Javier Rivamar - Psicólogo asociado a temáticas sociales.

viernes, 09 de mayo de 2008

“Lo que se experimenta partiendo de este tipo de consignas, en las que se intercambia un bien material por un derecho adquirido, es el acceso a un sensación de poder, de manipulación del otro y del manejo del cuerpo y la conducta propia.

“Es así que no es casual la utilización del dólar como eje y símbolo de estas nuevas prácticas, en un contexto social y económico que históricamente ubican a esta moneda como mundialmente valorada más allá de las fronteras, significando un estatus de poder, en este país signado por la crisis y la devaluación.

“Existen mecanismos sociales de representación donde algo valorable como el ser humano, con sus vínculos, formas de expresión de afecto y amor, se han transformado en un producto fácilmente intercambiable, dejando a la persona en un lugar de objeto.
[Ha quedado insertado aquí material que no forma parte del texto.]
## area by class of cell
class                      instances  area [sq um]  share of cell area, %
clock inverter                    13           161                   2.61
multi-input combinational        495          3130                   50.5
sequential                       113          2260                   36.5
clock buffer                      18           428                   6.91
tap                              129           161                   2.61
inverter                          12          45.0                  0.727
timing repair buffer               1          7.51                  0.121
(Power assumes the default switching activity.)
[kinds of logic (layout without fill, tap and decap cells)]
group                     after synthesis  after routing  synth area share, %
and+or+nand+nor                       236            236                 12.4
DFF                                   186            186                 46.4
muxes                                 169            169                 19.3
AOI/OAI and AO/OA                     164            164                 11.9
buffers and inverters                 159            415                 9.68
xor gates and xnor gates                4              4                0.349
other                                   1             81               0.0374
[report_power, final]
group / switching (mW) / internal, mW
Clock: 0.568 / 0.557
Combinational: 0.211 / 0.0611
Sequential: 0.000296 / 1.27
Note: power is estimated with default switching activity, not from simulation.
<file path="config.mk">
export PLATFORM = sky130hd
export DESIGN_NAME = reset_and_mirror_park_control
export DESIGN_NICKNAME = d
export VERILOG_FILES = /design/src/design/park_pkg.sv /design/src/design/sync_if.sv /design/src/design/input_sync.sv /design/src/design/reset_and_mirror_park_control.sv
export VERILOG_INCLUDE_DIRS = /design/src /design/src/design
export SDC_FILE = /design/constraint.sdc
export NUM_CORES = 1
export LEC_CHECK = 0
export ABC_AREA = 1
export BUFFER_PORTS_ARGS = -buffer_cell sky130_fd_sc_hd__buf_2
export CORE_ASPECT_RATIO = 1.4
export CORE_UTILIZATION = 60
export CTS_BUF_LIST = sky130_fd_sc_hd__clkbuf_4 sky130_fd_sc_hd__clkbuf_8
export CTS_CLUSTER_SIZE = 10
export DETAILED_ROUTE_END_ITERATION = 8
export GPL_TIMING_DRIVEN = 0
export PLACE_DENSITY_LB_ADDON = 0.15
export SLEW_MARGIN = 20
export SYNTH_ARGS = -nofsm -noshare
export SYNTH_HDL_FRONTEND = slang
export SYNTH_HIERARCHICAL = 1
export SYNTH_SLANG_ARGS = --single-unit
</file>
<file path="constraint.sdc">
create_clock -name clk -period 2.2 [get_ports clk]
set_clock_uncertainty 0.15 [all_clocks]
set_input_delay 0.44 -clock clk [delete_from_list [all_inputs] [get_ports clk]]
set_output_delay 0.44 -clock clk [all_outputs]
set_load 0.01 [all_outputs]
</file>
<file path="src/design/park_consts.svh">
// Named constants for the reset and mirror-park controller.
// Assumes a 25 MHz system clock; included by the design modules.
`ifndef PARK_CONSTS_SVH
`define PARK_CONSTS_SVH

// Clock rate in MHz (period 40 ns)
`define CLK_MHZ 25
// Self-configuration time after reset release, in us
`define CONFIG_TIME_US 1000
`define CONFIG_CYCLES (`CONFIG_TIME_US * `CLK_MHZ)
// Fast park sequence length, in us; finishes well inside 40 us
`define FAST_PARK_TIME_US 20
`define FAST_PARK_CYCLES (`FAST_PARK_TIME_US * `CLK_MHZ)
// Normal park sequence length, in us
`define NORMAL_PARK_TIME_US 10000
`define NORMAL_PARK_CYCLES (`NORMAL_PARK_TIME_US * `CLK_MHZ)
// Longest normal park allowed, in ms
`define NORMAL_PARK_MAX_MS 20
`define NORMAL_PARK_MAX_CYCLES (`NORMAL_PARK_MAX_MS * 1000 * `CLK_MHZ)
// Quiet time before configuration bus is allowed, in ms
`define BUS_GUARD_TIME_MS 500
`define BUS_GUARD_CYCLES (`BUS_GUARD_TIME_MS * 1000 * `CLK_MHZ)
// Counter width, covers the longest count
`define CNT_W 24
// Synchroniser layout: bit 0 reset, bit 1 fast park, bit 2 normal park
`define SYNC_W 3
`define SYNC_POR 0
`define SYNC_FAST 1
`define SYNC_NORMAL 2
`define SYNC_RESET_VAL 3'h4
// Widths of the tri-stated pin groups
`define FLASH_W 4
`define PWR_IC_W 4
`define PULSE_W 2
`define GPIN_W 15

`endif

</file>
<file path="src/design/park_pkg.sv">
// Types for the reset and mirror-park controller.
// Used by the top module; constants live in park_consts.svh.
package park_pkg;

   // Gray-coded along hold, config, run, normal park, fast park, parked
   typedef enum logic [2:0] {
      ST_HOLD = 3'h0,
      ST_CONFIG = 3'h1,
      ST_RUN = 3'h3,
      ST_NORMAL_PARK = 3'h2,
      ST_FAST_PARK = 3'h6,
      ST_PARKED = 3'h7
   } park_state_type;

endpackage : park_pkg

</file>
<file path="src/design/sync_if.sv">
// Carries raw pin levels to the synchroniser and clean levels back.
// Assumes both ends sit on the one system clock.
`timescale 1ns/1ps
`include "park_consts.svh"

interface sync_if;
   logic [`SYNC_W-1:0] raw;
   logic [`SYNC_W-1:0] clean;

   modport ctrl (output raw, input clean);
   modport sync (input raw, output clean);
endinterface : sync_if

</file>
<file path="src/design/input_sync.sv">
// Three-stage pin synchroniser with agreement filter.
// Assumes raw levels are asynchronous to clk; rst is async, high.
`timescale 1ns/1ps
`include "park_consts.svh"

module input_sync (
   // Clock and reset
   input wire logic clk,
   input wire logic rst,
   // Pin levels in, clean levels out
   sync_if.sync port
);

   // Per-bit reset levels of the stages, picked out one bit at a time
   localparam logic [`SYNC_W-1:0] SYNC_RESET_LVL = `SYNC_RESET_VAL;

   genvar i;
   generate
      for (i = 0; i < `SYNC_W; i++) begin : g_bit
         logic s1_r, s2_r, s3_r, clean_r;
         logic clean_nxt;

         // A change counts once stages two and three agree
         always_comb begin
            clean_nxt = clean_r;
            if (s2_r == s3_r) begin
               clean_nxt = s3_r;
            end
         end

         // Stage one feeds stage two only
         always_ff @(posedge clk or posedge rst) begin
            if (rst) begin
               s1_r <= SYNC_RESET_LVL[i];
               s2_r <= SYNC_RESET_LVL[i];
               s3_r <= SYNC_RESET_LVL[i];
               clean_r <= SYNC_RESET_LVL[i];
            end else begin
               s1_r <= port.raw[i];
               s2_r <= s1_r;
               s3_r <= s2_r;
               clean_r <= clean_nxt;
            end
         end

         assign port.clean[i] = clean_r;
      end
   endgenerate

endmodule : input_sync

</file>
<file path="src/design/reset_and_mirror_park_control.sv">
// Reset sequencing and mirror-park control of the display controller.
// Assumes pins arrive unsynchronised; power IC and host keep their side.
`timescale 1ns/1ps
`include "park_consts.svh"

module reset_and_mirror_park_control
   import park_pkg::*;
#(
   parameter int CONFIG_CYCLES = `CONFIG_CYCLES,
   parameter int NORMAL_PARK_CYCLES = `NORMAL_PARK_CYCLES,
   parameter int BUS_GUARD_CYCLES = `BUS_GUARD_CYCLES
) (
   // Clock and reset
   input wire logic clk,
   input wire logic rst,
   // Pins from power IC and host
   input wire logic por_in_n,
   input wire logic fast_mirror_halt_n,
   input wire logic normal_mirror_halt_req,
   // Output enables of tri-stated pin groups
   output logic [`FLASH_W-1:0] flash_oe,
   output logic [`PWR_IC_W-1:0] pwr_ic_oe,
   output logic [`PULSE_W-1:0] sync_pulse_oe,
   output logic [`GPIN_W-1:0] general_pins_oe,
   // Outputs forced low in hold; raised in run, mirror enable also in normal and fast park but low once parked
   output logic light_source_select,
   output logic mirror_array_enable_n,
   // Host interrupt pin
   output logic host_irq,
   output logic host_irq_oe,
   // Status
   output logic mirrors_parked,
   output logic config_bus_ok
);

   sync_if sif ();
   logic por_f, fast_f, normal_f, por_d_r;
   park_state_type state_r, state_nxt;
   logic [`CNT_W-1:0] cnt_r, cnt_nxt, guard_r, guard_nxt;
   logic io_on, run_nxt;
   logic [`FLASH_W-1:0] flash_oe_nxt;
   logic [`PWR_IC_W-1:0] pwr_ic_oe_nxt;
   logic [`PULSE_W-1:0] sync_pulse_oe_nxt;
   logic [`GPIN_W-1:0] general_pins_oe_nxt;
   logic lss_nxt, mae_n_nxt, irq_nxt, irq_oe_nxt, parked_nxt, bus_ok_nxt;

   // Pins pass the three-stage synchroniser
   assign sif.raw[`SYNC_POR] = por_in_n;
   assign sif.raw[`SYNC_FAST] = fast_mirror_halt_n;
   assign sif.raw[`SYNC_NORMAL] = normal_mirror_halt_req;
   assign por_f = sif.clean[`SYNC_POR];
   assign fast_f = sif.clean[`SYNC_FAST];
   assign normal_f = sif.clean[`SYNC_NORMAL];

   input_sync u_sync (
      .clk (clk),
      .rst (rst),
      .port (sif.sync)
   );

   // Sequencer next state and phase counter
   always_comb begin
      state_nxt = state_r;
      case (state_r)
         ST_HOLD: begin
            if (por_f && !por_d_r) begin
               state_nxt = ST_CONFIG;
            end
         end
         ST_CONFIG: begin
            if (!fast_f) begin
               state_nxt = ST_FAST_PARK;
            end else if (cnt_r == `CNT_W'(CONFIG_CYCLES - 1)) begin
               state_nxt = ST_RUN;
            end
         end
         ST_RUN: begin
            if (!fast_f) begin
               state_nxt = ST_FAST_PARK;
            end else if (!normal_f) begin
               state_nxt = ST_NORMAL_PARK;
            end
         end
         ST_NORMAL_PARK: begin
            if (!fast_f) begin
               state_nxt = ST_FAST_PARK;
            end else if (cnt_r == `CNT_W'(NORMAL_PARK_CYCLES - 1)) begin
               state_nxt = ST_PARKED;
            end
         end
         ST_FAST_PARK: begin
            if (cnt_r == `CNT_W'(`FAST_PARK_CYCLES - 1)) begin
               state_nxt = ST_PARKED;
            end
         end
         ST_PARKED: begin
            if (fast_f && normal_f) begin
               state_nxt = ST_RUN;
            end
         end
         default: state_nxt = ST_HOLD;
      endcase
      if (!por_f) begin
         state_nxt = ST_HOLD;
      end
      if (state_nxt != state_r) begin
         cnt_nxt = '0;
      end else begin
         cnt_nxt = cnt_r + `CNT_W'(1);
      end
   end

   // Bus guard counts from both reset and fast park high
   always_comb begin
      guard_nxt = guard_r;
      bus_ok_nxt = 1'b0;
      if (!por_f || !fast_f) begin
         guard_nxt = '0;
      end else if (guard_r == `CNT_W'(BUS_GUARD_CYCLES)) begin
         bus_ok_nxt = 1'b1;
      end else begin
         guard_nxt = guard_r + `CNT_W'(1);
      end
   end

   // Output levels follow the next state so they align with state_r
   always_comb begin
      io_on = (state_nxt != ST_HOLD);
      run_nxt = (state_nxt == ST_RUN);
      flash_oe_nxt = {`FLASH_W{io_on}};
      pwr_ic_oe_nxt = {`PWR_IC_W{io_on}};
      sync_pulse_oe_nxt = {`PULSE_W{io_on}};
      general_pins_oe_nxt = {`GPIN_W{io_on}};
      lss_nxt = run_nxt;
      mae_n_nxt = run_nxt || (state_nxt == ST_NORMAL_PARK)
         || (state_nxt == ST_FAST_PARK);
      irq_oe_nxt = io_on;
      irq_nxt = (state_nxt == ST_CONFIG);
      parked_nxt = (state_nxt == ST_PARKED);
   end

   // State, counters and output registers
   always_ff @(posedge clk or posedge rst) begin
      if (rst) begin
         state_r <= ST_HOLD;
         cnt_r <= '0;
         guard_r <= '0;
         por_d_r <= 1'b0;
         flash_oe <= '0;
         pwr_ic_oe <= '0;
         sync_pulse_oe <= '0;
         general_pins_oe <= '0;
         light_source_select <= 1'b0;
         mirror_array_enable_n <= 1'b0;
         host_irq <= 1'b0;
         host_irq_oe <= 1'b0;
         mirrors_parked <= 1'b0;
         config_bus_ok <= 1'b0;
      end else begin
         state_r <= state_nxt;
         cnt_r <= cnt_nxt;
         guard_r <= guard_nxt;
         por_d_r <= por_f;
         flash_oe <= flash_oe_nxt;
         pwr_ic_oe <= pwr_ic_oe_nxt;
         sync_pulse_oe <= sync_pulse_oe_nxt;
         general_pins_oe <= general_pins_oe_nxt;
         light_source_select <= lss_nxt;
         mirror_array_enable_n <= mae_n_nxt;
         host_irq <= irq_nxt;
         host_irq_oe <= irq_oe_nxt;
         mirrors_parked <= parked_nxt;
         config_bus_ok <= bus_ok_nxt;
      end
   end
endmodule : reset_and_mirror_park_control

</file>
# Word-level counts from Yosys, hierarchy flattened
# Cells that the tools add are included.
[word_totals]
regBits = 73
inputBits = 5
[op_classes]
n_addsub = 2
eq_ne = 19
muxes = 16
n_reduce_logical = 10
[op_table]
columns = ["operator", "count"]
rows = [
  ["$mux W24", 3],
  ["$add A24 B1 Y24 const B", 2],
  ["$mux W3", 10],
  ["$eq A24 B15 Y1 const B", 1],
  ["$eq A24 B18 Y1 const B", 1],
  ["$eq A24 B24 Y1 const B", 1],
  ["$eq A24 B9 Y1 const B", 1],
  ["$pmux W3 S6", 1],
  ["$eq A3 B2 Y1 const B", 4],
  ["$eq A3 B3 Y1 const B", 4],
  ["$eq A3 B1 Y1 const B", 2],
  ["$eq A1 B1 Y1", 3],
  ["$logic_not A1 Y1", 3],
  ["$logic_not A3 Y1", 1],
  ["$logic_or A1 B1 Y1", 3],
  ["$ne A3 B3 Y1", 1],
  ["$reduce_bool A3 Y1", 1],
  ["$logic_and A1 B1 Y1", 2],
  ["$mux W1", 2],
  ["$ne A2 B2 Y1 const B", 1],
]

# Logic depth before layout (Yosys ltp)
# Gate-level depths: netlist (run 1).
[depth]
depth_word = 8
ltp_mapped = 14

# Cells and area by module
# Netlist (run 1), hierarchy kept.
[modules_own_cells]
columns = ["module", "instances", "cells_each", "area_per_inst_um2"]
rows = [
  ["reset_and_mirror_park_control", 1, 442, 3578.4],
  ["input_sync", 1, 28, 380.4],
]

# Worst setup path after synthesis (run 1)
# No wires, ideal clock.
[synth_timing]
kind = "reg2reg"
start = "register cnt_r[0]"
end = "register cnt_r[20]"
t_arrival_ns = 1.612
t_required_ns = 1.926
setup_slack_ns = 0.314
stages_incl_launch_ff = 11
path_buffers = 0
cell_sequence = "dfrtp_1 -> ha_1 -> nand2_2 -> nor2_4 -> nand2_1 -> nor2_2 -> nand3_1 -> nor2_1 -> nand3_1 -> xor2_1 -> nor2_4"
[synth_via]
elab_chain_len = 7
word_cells_on_any_way = 13
[synth_lines]
columns = ["item", "line", "text"]
rows = [
  ["from (decl)", "reset_and_mirror_park_control.sv:39", "logic [`CNT_W-1:0] cnt_r, cnt_nxt, guard_r, guard_nxt;"],
  ["from (signal assigned)", "reset_and_mirror_park_control.sv:161", "cnt_r <= cnt_nxt;"],
  ["$eq A24 B18 Y1 / $eq A24 B15 Y1 (equally long branches)", "reset_and_mirror_park_control.sv:87, reset_and_mirror_park_control.sv:73", ""],
  ["$mux W3 (on tied branches)", "reset_and_mirror_park_control.sv:87, reset_and_mirror_park_control.sv:73", ""],
  ["$mux W3 (on tied branches)", "reset_and_mirror_park_control.sv:85, reset_and_mirror_park_control.sv:71", ""],
  ["$pmux W3 S6", "reset_and_mirror_park_control.sv:64", "case (state_r)"],
  ["$mux W3", "reset_and_mirror_park_control.sv:103", "if (!por_f) begin"],
  ["$ne A3 B3 Y1", "reset_and_mirror_park_control.sv:106", "if (state_nxt != state_r) begin"],
  ["$mux W24 (*)", "reset_and_mirror_park_control.sv:106", ""],
  ["named net cnt_nxt[20]", "reset_and_mirror_park_control.sv:39", ""],
]
# Mark *: on every way through the listed nets, which the timed path passes. The rest lies on a longest branch.
# A chain may end at the register's enable or synchronous reset.

# Final worst setup path (run 1)
[layout_timing]
start = "register cnt_r[0]"
end = "register cnt_r[4]"
# Same word-level chain as after synthesis.

==> results.md, run 1 <==
- Status: complete, but fails checks
- Final setup violating endpoints: 0
- Post-DP Area: roughly 4200 µm²
- # clock sinks: 70
- Global-route wire length before repair: between 10000 and 15000 µm
- CP max-delay cell: dfrtp_1
- Top Ports: 36
- Fmax: 0.476 GHz
- Initial drt markers: 148
- Vias: 3178
- Final ANT Viol Nets: 0
- Worst Setup End Kind: flop
- Worst Path Class, Setup: reg -> reg
- GR Util All Layers: 25.5%
- Switching pwr: 1.19 mW
- Via/cell ratio: 5.26
- CTS tree: built
- CP peak stage delay: 400 ps
- CP arrival: 2240 ps
- Clock Path Buffers: 2
- ANT cells: 0
- Die width: 70.7 µm
- CP required: 2340 ps
- Final nets: 535
- Pwr/cell area: about 800 nW/µm²
- Reg power frac: about two fifths
- Unrepaired setup endpoints after global routing: yes
- Port bufs: 35
- Max Slew Vio Count: 0
- Crit path top cell by count: nand2_2
- Primary FF master, synth: dfrtp_1
- Commonest non-fill, non-tap cell in the layout: nand2_1
- Root Buffer: clkbuf_8
- Internal power: 2.48 mW
- Layout cells sized above 1: just over 30%
- Worst hold margin: 26.1 ps
- Synthesized area: between 3000 and 4000 µm²
- Number of enable flip-flop cells after synthesis: 0
- Vias in the first global route: 3166
- Initial antenna violation count: 0
- Core Rows: 34
- Ys Warns: 6
- Endpoints failing hold: 0
- Syn_area_per_cell: 8.42 µm²
- Worst-margin pin slew: 715 ps
- FF+latch count, synth: 70
- Post-synthesis cell count: 470
- Cell variety after synth: 34
- Syn nets: 478
- CP Max Fanout: 8
- Crit path launch type: flop
- Leak Pwr: around 2.1 nW
- Final period util: 95.5%
- Largest net degree at the start of global routing: slightly below 60
- Violated checks: design-rule violations
- Core ar.: 6300 µm²
- FILL cells: roughly 480
- Commonest cells after routing, fill and taps aside: nand2_1 (79), dfrtp_1 (61), nor2_1 (55), inv_1 (50), buf_4 (38)
- Overall power: 3.67 mW
- CTS H-tree lvls: 3
- Delay-heaviest family, CP: simple AND/OR/NAND/NOR gates
- Async set-or-reset flop fraction in the synthesized netlist: between 90% and 100%
- Final routed DRC violation total: 4
- Worst-path cell chain: ha_4, nand2_4, nor2_4, nand2_2, nor2_4, nand3_2, nand2_2, nand2_2, nand2_2, nand2_2, nor2_4, nand3_4, clkbuf_16, nor2_4
- Number of buffers created by CTS: 9
- Clock Pin Slew Worst Setup and Hold Paths: approximately 80 ps
- Sequential share of the synthesized area: between 40% and 50%
- Max_cap viols: 0
- Peak VDD IR: 0.495 mV
- TNS Setup: 0 ps
- WL/cell: 13.4 µm
- Grt total ovfl: 0
- Post-route cell area: 4640 µm²
- Setup slack at placement: 42.0 ps
- Min-delay worst type: in -> reg
- Die area: 6930 µm²
- Initial core utilization: 62.9%
- Die height: roughly 98 µm
- Min Tclk post-route: 2100 ps
- Detailed Routing Iterations Pass 1: 6
- P&R area growth vs syn: 17.2%
- Crit path buf inv count: 1
- GP Congestion: between 0.8 and 0.9
- Worst rel slew slack: 52.3%
- Setup WS post-layout: 98.8 ps
- Worst-Skew Late Latency: roughly 350 ps
- Total Routed Length: 8120 µm
- DP HPWL: 5620 µm
- Clock share of power: 30.6%
- Sw Share: 32.4%
- Combinational fraction of design power: 30.1%
==> timing repair <==
| item | 4_1_cts | 5_1_grt |
|---|---|---|
| gates resized for setup | 0 | 24 |
| endpoints found under the hold margin | 8 | 0 |
| setup buffers | 0 | 10 |
| endpoints found under the setup margin | 0 | 25 |
| hold buffers | 1 | 0 |
==> cell families after synthesis <==
logic type	synth area share [%]
buf+inv	12.0
compound gates	6.35
xor+xnor	4.65
flops	44.4
fa+ha+maj	0.948
simple gates	31.7
==> registers in the layout, indices dropped and copies added, names as in the netlist, 3 cells and up <==
name / flops
u_sync/g_bit.s2_r: 3
u_sync/g_bit.clean_r: 3
state_r: 3
u_sync/g_bit.s3_r: 3
cnt_r: 24
guard_r: 24
u_sync/g_bit.s1_r: 3
==> power by group through the flow <==
stage | clock network, mW | logic, mW | registers (mW)
2_1_floorplan | 0 | 0.717 | 1.45
6_report | 1.12 | 1.10 | 1.45
3_3_place_gp | 0 | 0.920 | 1.46
3_5_place_dp | 0 | 0.941 | 1.46
4_1_cts | 1.14 | 0.944 | 1.43
5_1_grt | 1.20 | 1.20 | 1.46
==> worst paths after layout <==
check | startpoint | endpoint | slack, ps | depth (start not counted)
min in group asynchronous | rst | u_sync/g_bit[1].s1_r$_DFF_PP0_ | 510 | 3
min | normal_mirror_halt_req | u_sync/g_bit[2].s1_r$_DFF_PP1_ | 30 | 1
max reg2reg | cnt_r[0]$_DFF_PP0_ | cnt_r[4]$_DFF_PP0_ | 100 | 14
max in group asynchronous | rst | cnt_r[9]$_DFF_PP0_ | 750 | 3
min reg2reg | u_sync/g_bit[1].s1_r$_DFF_PP0_ | u_sync/g_bit[1].s2_r$_DFF_PP0_ | 210 | 0
max | cnt_r[0]$_DFF_PP0_ | cnt_r[4]$_DFF_PP0_ | 100 | 14
==> cell usage after synthesis (all sizes together), types with 2 or more instances <==
master | instances | share of area [%]
xor2 | 17 | 3.8
dfrtp | 66 | 42
xnor2 | 4 | 0.88
nand3 | 26 | 4.0
a21oi | 21 | 2.7
clkbuf | 2 | 0.19
nand4 | 15 | 2.4
dfstp | 4 | 2.7
nor3 | 9 | 1.4
nand2 | 87 | 8.7
nor4 | 6 | 0.95
ha | 3 | 0.95
inv | 54 | 5.1
buf | 33 | 6.7
o21ai | 22 | 2.8
nor2 | 92 | 14
==> per-stage QoR <==
stage,cells,utilization [%]
2_1_floorplan,470,-
3_3_place_gp,577,67.1
3_5_place_dp,577,67.1
4_1_cts,594,70.7
5_1_grt,604,73.7
6_report,604,73.7
==> routing by layer <==
layer	vias to the layer above	part of all wire (%)	wire length [µm]	track usage, %
li1	1581	-	-	-
met2	69	55	4450	46.5
met3	28	3.1	255	5.47
met1	1500	39	3160	27.7
met4	0	3.2	259	12.0
met5	-	0	0	0
==> layout make-up <==
type	instances	area [µm²]	area share (%)
Timing Repair Buffer	48	310	6.69
Clock buffer	10	138	2.97
Clock inverter	6	76.3	1.65
Inverter	54	205	4.42
Tap cell	72	90.1	1.94
Multi-Input combinational cell	311	1790	38.7
Sequential cell	70	1760	38.0
Buffer	33	263	5.66
Power figures use the tool's default switching activity.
Aunque no por ello menos valorable desde ese contexto; y es signo de inclusión en una realidad social signada por la exclusión y marginalidad.

“El aparato del mercado tiene como efecto la práctica del consumo, la cual se expande como necesidad emblemática el exhibirse como consumidor, que a su vez da luz a la categoría de ‘existente social’, es decir, ‘compro’, ‘tengo’, ‘uso’, ‘soy’. En otras palabras, la necesidad de consumir, pero a su vez de ofertarse como ‘consumible’.”